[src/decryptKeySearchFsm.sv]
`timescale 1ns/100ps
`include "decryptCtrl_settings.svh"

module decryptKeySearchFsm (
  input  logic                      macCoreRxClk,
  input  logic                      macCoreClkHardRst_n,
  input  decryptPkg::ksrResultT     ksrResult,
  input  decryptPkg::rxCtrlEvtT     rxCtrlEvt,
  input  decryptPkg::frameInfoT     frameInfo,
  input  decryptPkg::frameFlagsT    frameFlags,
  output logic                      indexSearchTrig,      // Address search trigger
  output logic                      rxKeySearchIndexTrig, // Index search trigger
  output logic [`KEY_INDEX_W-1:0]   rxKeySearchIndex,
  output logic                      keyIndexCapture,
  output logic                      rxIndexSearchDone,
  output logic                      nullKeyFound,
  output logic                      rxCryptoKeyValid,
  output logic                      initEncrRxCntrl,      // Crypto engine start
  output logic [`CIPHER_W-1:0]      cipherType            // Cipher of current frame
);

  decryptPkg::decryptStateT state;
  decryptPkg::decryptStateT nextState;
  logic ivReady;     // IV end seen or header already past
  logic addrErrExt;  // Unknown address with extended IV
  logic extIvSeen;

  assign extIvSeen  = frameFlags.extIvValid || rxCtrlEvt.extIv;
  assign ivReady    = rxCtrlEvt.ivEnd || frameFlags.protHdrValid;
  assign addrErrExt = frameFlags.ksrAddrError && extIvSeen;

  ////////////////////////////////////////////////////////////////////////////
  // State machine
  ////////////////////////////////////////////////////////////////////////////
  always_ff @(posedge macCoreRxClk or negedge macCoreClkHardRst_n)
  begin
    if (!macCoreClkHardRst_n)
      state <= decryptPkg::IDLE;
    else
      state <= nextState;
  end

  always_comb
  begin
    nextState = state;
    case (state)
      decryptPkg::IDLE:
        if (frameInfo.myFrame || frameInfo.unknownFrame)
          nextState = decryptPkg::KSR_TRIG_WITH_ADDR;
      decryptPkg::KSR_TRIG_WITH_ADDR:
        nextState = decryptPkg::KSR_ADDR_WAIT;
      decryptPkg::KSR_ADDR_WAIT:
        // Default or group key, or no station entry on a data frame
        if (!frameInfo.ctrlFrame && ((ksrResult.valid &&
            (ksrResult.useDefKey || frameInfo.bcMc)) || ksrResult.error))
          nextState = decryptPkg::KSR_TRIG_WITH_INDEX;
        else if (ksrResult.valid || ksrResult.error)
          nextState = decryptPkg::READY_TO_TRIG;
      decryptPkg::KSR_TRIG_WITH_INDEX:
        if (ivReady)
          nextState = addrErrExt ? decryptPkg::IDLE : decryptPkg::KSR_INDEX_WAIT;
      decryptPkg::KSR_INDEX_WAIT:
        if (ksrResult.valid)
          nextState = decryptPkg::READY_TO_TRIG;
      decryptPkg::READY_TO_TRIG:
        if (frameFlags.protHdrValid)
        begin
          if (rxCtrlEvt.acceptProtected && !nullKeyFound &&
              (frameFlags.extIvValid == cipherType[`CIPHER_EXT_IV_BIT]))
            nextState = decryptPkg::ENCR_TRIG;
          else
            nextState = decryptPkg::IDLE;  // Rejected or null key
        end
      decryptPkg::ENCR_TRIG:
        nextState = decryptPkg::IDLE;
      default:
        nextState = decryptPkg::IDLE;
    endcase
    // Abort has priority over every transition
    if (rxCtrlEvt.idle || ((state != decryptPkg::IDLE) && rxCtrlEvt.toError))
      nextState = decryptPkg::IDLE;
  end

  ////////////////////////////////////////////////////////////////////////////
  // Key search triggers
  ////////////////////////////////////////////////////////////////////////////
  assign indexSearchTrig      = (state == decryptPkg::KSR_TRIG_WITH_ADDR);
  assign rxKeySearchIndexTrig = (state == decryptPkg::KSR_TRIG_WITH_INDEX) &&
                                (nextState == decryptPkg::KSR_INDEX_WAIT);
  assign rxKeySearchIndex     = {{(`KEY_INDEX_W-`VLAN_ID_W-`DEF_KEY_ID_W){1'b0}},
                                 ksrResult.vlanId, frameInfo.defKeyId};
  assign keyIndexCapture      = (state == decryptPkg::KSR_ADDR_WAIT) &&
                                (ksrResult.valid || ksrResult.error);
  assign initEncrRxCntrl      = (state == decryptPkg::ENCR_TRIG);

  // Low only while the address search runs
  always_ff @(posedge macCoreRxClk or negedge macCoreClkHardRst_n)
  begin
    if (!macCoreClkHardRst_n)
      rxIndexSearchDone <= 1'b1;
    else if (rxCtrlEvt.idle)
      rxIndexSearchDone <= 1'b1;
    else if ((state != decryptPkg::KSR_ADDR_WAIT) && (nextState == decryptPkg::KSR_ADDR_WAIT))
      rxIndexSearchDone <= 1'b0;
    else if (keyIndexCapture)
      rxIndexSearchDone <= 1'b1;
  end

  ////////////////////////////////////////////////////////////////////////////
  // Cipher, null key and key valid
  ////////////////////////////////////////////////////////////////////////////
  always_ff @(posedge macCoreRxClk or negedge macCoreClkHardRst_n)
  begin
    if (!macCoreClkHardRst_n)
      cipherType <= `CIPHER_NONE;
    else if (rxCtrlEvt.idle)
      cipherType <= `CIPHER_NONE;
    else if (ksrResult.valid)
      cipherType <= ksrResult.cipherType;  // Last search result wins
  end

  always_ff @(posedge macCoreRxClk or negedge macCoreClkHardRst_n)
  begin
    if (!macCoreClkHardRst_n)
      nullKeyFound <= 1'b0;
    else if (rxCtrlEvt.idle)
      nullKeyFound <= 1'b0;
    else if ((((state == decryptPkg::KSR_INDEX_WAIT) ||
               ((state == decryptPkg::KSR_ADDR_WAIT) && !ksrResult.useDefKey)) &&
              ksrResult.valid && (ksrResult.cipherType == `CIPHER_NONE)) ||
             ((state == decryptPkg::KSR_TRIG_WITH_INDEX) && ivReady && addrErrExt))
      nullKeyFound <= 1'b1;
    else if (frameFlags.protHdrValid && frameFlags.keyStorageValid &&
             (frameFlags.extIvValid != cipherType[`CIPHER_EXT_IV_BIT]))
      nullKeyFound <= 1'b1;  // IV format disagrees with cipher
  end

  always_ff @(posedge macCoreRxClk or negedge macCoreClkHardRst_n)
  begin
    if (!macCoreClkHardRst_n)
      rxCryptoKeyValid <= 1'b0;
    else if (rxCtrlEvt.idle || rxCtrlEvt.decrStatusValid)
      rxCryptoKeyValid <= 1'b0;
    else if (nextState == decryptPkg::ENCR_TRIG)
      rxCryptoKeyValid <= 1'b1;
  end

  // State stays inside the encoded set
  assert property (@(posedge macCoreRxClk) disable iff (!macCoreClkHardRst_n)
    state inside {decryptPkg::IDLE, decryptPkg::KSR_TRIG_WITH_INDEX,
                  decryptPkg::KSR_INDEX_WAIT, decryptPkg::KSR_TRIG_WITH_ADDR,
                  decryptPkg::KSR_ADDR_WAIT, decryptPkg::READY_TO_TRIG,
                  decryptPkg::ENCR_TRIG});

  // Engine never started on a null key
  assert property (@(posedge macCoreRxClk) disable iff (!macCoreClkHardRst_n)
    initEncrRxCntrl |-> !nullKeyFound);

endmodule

------------------------------

-- WHAT YOU SHOULD DO --
Within the listing above, locate the line containing "(ksrResult.useDefKey || frameInfo.bcMc))" and the line containing "if (ivReady)". Reproduce those two lines and all lines between them exactly, with nothing added.

-- SOLVED PROBLEM --
            (ksrResult.useDefKey || frameInfo.bcMc)) || ksrResult.error))
          nextState = decryptPkg::KSR_TRIG_WITH_INDEX;
        else if (ksrResult.valid || ksrResult.error)
          nextState = decryptPkg::READY_TO_TRIG;
      decryptPkg::KSR_TRIG_WITH_INDEX:
        if (ivReady)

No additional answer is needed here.